Interkosmos is a 2006 film directed by Jim Finn.

==Plot summary==
This film is a false documentary about a fictional, top-secret Soviet Interkosmos space mission based in East Germany. Two ships are sent out to set up both an industrial colony on Saturn's moon Titan and a recreational colony on Jupiter's moon Ganymede. The film covers the background of the mission, as well as several radio conversations between the leaders of the two separate colonizing missions, the female Seagull and the male Falcon, who are implied to be in a romantic relationship. Besides colonizing the two moons, part of the mission is also to set up an archive of Socialist culture within the vacuum of space. For reasons not explained within the film, the mission fails, and all records of it are either destroyed or hidden away.
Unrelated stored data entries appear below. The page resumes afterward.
**config.mk**
```make
export PLATFORM = sky130hd
export DESIGN_NAME = erff_filter
export DESIGN_NICKNAME = d
export VERILOG_FILES = /design/src/pkg/erff_pkg.sv /design/src/erff_fifo.sv /design/src/erff_filter.sv
export VERILOG_INCLUDE_DIRS = /design/src /design/src/pkg
export SDC_FILE = /design/constraint.sdc
export NUM_CORES = 1
export LEC_CHECK = 0
export BUFFER_PORTS_ARGS = -buffer_cell sky130_fd_sc_hd__buf_2
export CORE_MARGIN = 2
export CORE_UTILIZATION = 45
export DETAILED_ROUTE_END_ITERATION = 10
export PLACE_DENSITY_LB_ADDON = 0.25
export SYNTH_ARGS = -nofsm -noshare
export SYNTH_HDL_FRONTEND = slang
export SYNTH_SLANG_ARGS = --single-unit
```
**constraint.sdc**
```tcl
create_clock -name sys_clk -period 7.42 [get_ports sys_clk]
set_input_delay 1.855 -clock sys_clk [delete_from_list [all_inputs] [get_ports sys_clk]]
set_output_delay 1.855 -clock sys_clk [all_outputs]
set_load 0.05 [all_outputs]
```
`src/include/apf_pkg.sv`:
```
package apf_pkg;

  localparam int TEMP_WARN_C = 125;
  localparam int TEMP_SHUT_C = 155;
  localparam int SUPPLY_GOOD_MV = 10000;

  localparam int BRIDGES = 6;
  localparam int GROUP_W = 3;
  localparam int SYNC_STAGES = 2;

  localparam int WB_ADR_W = 4;
  localparam logic [3:0] OFS_CTRL = 4'h0;
  localparam logic [3:0] OFS_STATUS = 4'h4;
  localparam logic [3:0] OFS_OLCOUNT = 4'h8;

  localparam int OL_W = 16;
  localparam logic [15:0] OL_THRESH_RST = 16'h0400;
  localparam logic [15:0] OL_CNT_MAX = 16'hffff;

  localparam int ST_LATCH = 0;
  localparam int ST_SUPPLY_LOW = 1;
  localparam int ST_THERMAL = 2;
  localparam int ST_TEMP_WARN = 3;
  localparam int ST_OVERCURRENT = 4;
  localparam int ST_SHUT_PIN = 5;
  localparam int ST_RESET_IN = 6;
  localparam int ST_BIAS_SEL = 7;
  localparam int ST_BRIDGE_LSB = 8;
  localparam int ST_BIAS_EN = 14;
  localparam int ST_WARN_PIN = 15;

  typedef struct packed {
    logic [5:0] overcurrentTrip;
    logic tempWarn;
    logic thermalShutdown;
    logic gateDriveSupplyOk;
    logic coreSupplyOk;
  } apf_det_t;

  typedef struct packed {
    logic [5:0] bridgeEn;
    logic [5:0] currentLimit;
    logic biasPrechargeCtl;
  } apf_stage_t;

endpackage

```
`src/hdl/apf_fault_ctrl.sv`:
```
`timescale 1ns/1ps
`default_nettype none
module apf_fault_ctrl (
  input wire logic clk,
  input wire logic sys_rst,
  input wire logic wb_cyc_i,
  input wire logic wb_stb_i,
  input wire logic wb_we_i,
  input wire logic [3:0] wb_adr_i,
  input wire logic [3:0] wb_sel_i,
  input wire logic [31:0] wb_dat_i,
  output logic [31:0] wb_dat_o,
  output logic wb_ack_o,
  input wire apf_pkg::apf_det_t detIn,
  input wire logic biasSelect,
  input wire logic resetIn_n,
  output var apf_pkg::apf_stage_t stageOut,
  output logic shutdownFlagO_n,
  output logic shutdownFlagOe,
  input wire logic shutdownFlagI_n,
  output logic overtempWarnO_n,
  output logic overtempWarnOe,
  input wire logic overtempWarnI_n
);

  function automatic logic apf_hit(input logic [3:0] adr,
                                   input logic [3:0] ofs);
    apf_hit = (adr == ofs);
  endfunction

  ////////////////////////////////////////////////////////////////////////
  // Detector synchronisers

  apf_pkg::apf_det_t detSync;

  apf_sync_bank #(
    .W($bits(apf_pkg::apf_det_t))
  ) uSync (
    .clk(clk),
    .sys_rst(sys_rst),
    .asyncIn(detIn),
    .syncOut(detSync)
  );

  ////////////////////////////////////////////////////////////////////////
  // Fault evaluation

  logic ocAny;
  logic supplyLowGuard;
  logic faultShut;
  logic running;
  logic resetRise;
  logic [16:0] olCntPlus;
  logic olHit;

  logic [15:0] olCnt_r;
  logic [15:0] olCnt_nxt;
  logic overloadLatch_r;
  logic overloadLatch_nxt;
  logic resetPrev_r;
  logic resetPrev_nxt;
  logic [15:0] olThresh_r;
  logic [15:0] olThresh_nxt;

  always_comb begin
    ocAny = |detSync.overcurrentTrip;
    // Either supply low raises the one shared guard
    supplyLowGuard = ~(detSync.gateDriveSupplyOk &
                       detSync.coreSupplyOk);
    resetRise = resetIn_n & ~resetPrev_r;
    resetPrev_nxt = resetIn_n;
    olCntPlus = {1'b0, olCnt_r} + 17'h1;
    // Count includes the current cycle of overcurrent
    olHit = ocAny & (olCntPlus >= {1'b0, olThresh_r});
    if (!ocAny) begin
      olCnt_nxt = 16'h0000;
    end else if (olCnt_r == apf_pkg::OL_CNT_MAX) begin
      olCnt_nxt = olCnt_r;
    end else begin
      olCnt_nxt = olCntPlus[15:0];
    end
    // Set wins over the reset-edge clear
    if (olHit) begin
      overloadLatch_nxt = 1'b1;
    end else if (resetRise) begin
      overloadLatch_nxt = 1'b0;
    end else begin
      overloadLatch_nxt = overloadLatch_r;
    end
    // Thermal and supply faults are not stored: they end with the cause
    faultShut = overloadLatch_r | detSync.thermalShutdown |
                supplyLowGuard;
    running = resetIn_n & ~faultShut;
  end

  always_ff @(posedge clk) begin
    if (sys_rst) begin
      olCnt_r <= 16'h0000;
      overloadLatch_r <= 1'b0;
      // Held high so a clear with the pin already high makes no edge
      resetPrev_r <= 1'b1;
    end else begin
      olCnt_r <= olCnt_nxt;
      overloadLatch_r <= overloadLatch_nxt;
      resetPrev_r <= resetPrev_nxt;
    end
  end

  ////////////////////////////////////////////////////////////////////////
  // Power stage and fault pins

  apf_pkg::apf_stage_t stage_r;
  apf_pkg::apf_stage_t stage_nxt;
  logic shutAssert_r;
  logic shutAssert_nxt;
  logic warnAssert_r;
  logic warnAssert_nxt;

  always_comb begin
    // First group needs reset high and no fault; second also needs bias-select
    stage_nxt.bridgeEn[2:0] = {3{running}};
    stage_nxt.bridgeEn[5:3] = {3{running & biasSelect}};
    // Per-bridge limiting follows the detector of that bridge
    stage_nxt.currentLimit = detSync.overcurrentTrip;
    // Pre-charge only while switching is held off
    stage_nxt.biasPrechargeCtl = ~resetIn_n & biasSelect &
                                 ~supplyLowGuard;
    shutAssert_nxt = resetIn_n & faultShut;
    warnAssert_nxt = resetIn_n & (detSync.tempWarn |
                                  detSync.thermalShutdown);
  end

  always_ff @(posedge clk) begin
    if (sys_rst) begin
      stage_r <= '0;
      shutAssert_r <= 1'b0;
      warnAssert_r <= 1'b0;
    end else begin
      stage_r <= stage_nxt;
      shutAssert_r <= shutAssert_nxt;
      warnAssert_r <= warnAssert_nxt;
    end
  end

  assign stageOut = stage_r;
  // Open drain: drive low only while asserting
  assign shutdownFlagO_n = 1'b0;
  assign shutdownFlagOe = shutAssert_r;
  assign overtempWarnO_n = 1'b0;
  assign overtempWarnOe = warnAssert_r;

  ////////////////////////////////////////////////////////////////////////
  // Wishbone slave

  logic wbReq;
  logic wbWrite;
  logic [31:0] rdMux;
  logic ack_r;
  logic ack_nxt;
  logic [31:0] rdData_r;
  logic [31:0] rdData_nxt;

  always_comb begin
    wbReq = wb_cyc_i & wb_stb_i;
    ack_nxt = wbReq & ~ack_r;
    // Writes land on the edge where the master sees ack
    wbWrite = wbReq & ack_r & wb_we_i;
    rdMux = 32'h0000_0000;
    if (apf_hit(wb_adr_i, apf_pkg::OFS_CTRL)) begin
      rdMux[15:0] = olThresh_r;
    end else if (apf_hit(wb_adr_i, apf_pkg::OFS_STATUS)) begin
      rdMux[apf_pkg::ST_LATCH] = overloadLatch_r;
      rdMux[apf_pkg::ST_SUPPLY_LOW] = supplyLowGuard;
      rdMux[apf_pkg::ST_THERMAL] = detSync.thermalShutdown;
      rdMux[apf_pkg::ST_TEMP_WARN] = detSync.tempWarn;
      rdMux[apf_pkg::ST_OVERCURRENT] = ocAny;
      rdMux[apf_pkg::ST_SHUT_PIN] = shutdownFlagI_n;
      rdMux[apf_pkg::ST_RESET_IN] = resetIn_n;
      rdMux[apf_pkg::ST_BIAS_SEL] = biasSelect;
      rdMux[apf_pkg::ST_BRIDGE_LSB +: 6] = stage_r.bridgeEn;
      rdMux[apf_pkg::ST_BIAS_EN] = stage_r.biasPrechargeCtl;
      rdMux[apf_pkg::ST_WARN_PIN] = overtempWarnI_n;
    end else if (apf_hit(wb_adr_i, apf_pkg::OFS_OLCOUNT)) begin
      rdMux[15:0] = olCnt_r;
    end
    rdData_nxt = ack_nxt ? rdMux : rdData_r;
    olThresh_nxt = olThresh_r;
    if (wbWrite && apf_hit(wb_adr_i, apf_pkg::OFS_CTRL)) begin
      if (wb_sel_i[0]) begin
        olThresh_nxt[7:0] = wb_dat_i[7:0];
      end
      if (wb_sel_i[1]) begin
        olThresh_nxt[15:8] = wb_dat_i[15:8];
      end
    end
  end

  always_ff @(posedge clk) begin
    if (sys_rst) begin
      ack_r <= 1'b0;
      rdData_r <= 32'h0000_0000;
      olThresh_r <= apf_pkg::OL_THRESH_RST;
    end else begin
      ack_r <= ack_nxt;
      rdData_r <= rdData_nxt;
      olThresh_r <= olThresh_nxt;
    end
  end

  assign wb_ack_o = ack_r;
  assign wb_dat_o = rdData_r;
endmodule
`default_nettype wire

```
`src/hdl/apf_sync_bank.sv`:
```
`timescale 1ns/1ps
`default_nettype none
module apf_sync_bank #(
  parameter int W = 10
) (
  input wire logic clk,
  input wire logic sys_rst,
  input wire logic [W-1:0] asyncIn,
  output logic [W-1:0] syncOut
);

  logic [W-1:0] meta_r;
  logic [W-1:0] meta_nxt;
  logic [W-1:0] sync_r;
  logic [W-1:0] sync_nxt;

  genvar g;
  generate
    for (g = 0; g < W; g++) begin : gBit
      always_comb begin
        meta_nxt[g] = asyncIn[g];
        sync_nxt[g] = meta_r[g];
      end
      always_ff @(posedge clk) begin
        if (sys_rst) begin
          meta_r[g] <= 1'b0;
          sync_r[g] <= 1'b0;
        end else begin
          meta_r[g] <= meta_nxt[g];
          sync_r[g] <= sync_nxt[g];
        end
      end
    end
  endgenerate

  assign syncOut = sync_r;
endmodule
`default_nettype wire

```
However, the last scene reveals Seagull and Falcon to be still alive, as they converse about other failed secret Soviet space missions, most of which resulted in the demise of the entire crew.

==Reception==
The Village Voices Dennis Lim called Interkosmos a "a retro gust of Communist utopianism" stating that it "weaves together lovingly faked archival footage, charmingly undermotivated musical numbers, propagandistic maxims ("Capitalism is like a kindergarten of boneless children"), stop-motion animation (of a suitably crude GDR-era level), a Teutonic (and vaguely Herzogian) voiceover, and a superb garage-y Kraut-rock score (by Jim Becker and Colleen Burke). Finn's deadpan is immaculately bone-dry, and his antiquarian fastidiousness is worthy of Guy Maddin." Wireds Jason Silverman ranked Interkosmos alongside Automatons, Puzzlehead, and The Wild Blue Yonder as "Best Shoestring Sci-Fi of 2006" stating that "At times, Interkosmos hip, deadpan style threatens to grow tiresome, but then Finn injects something unexpected to liven it up. By the end, Interkosmos has coalesced into a colorful portrait of an imagined time where movies and space travel were happy, bubbly things."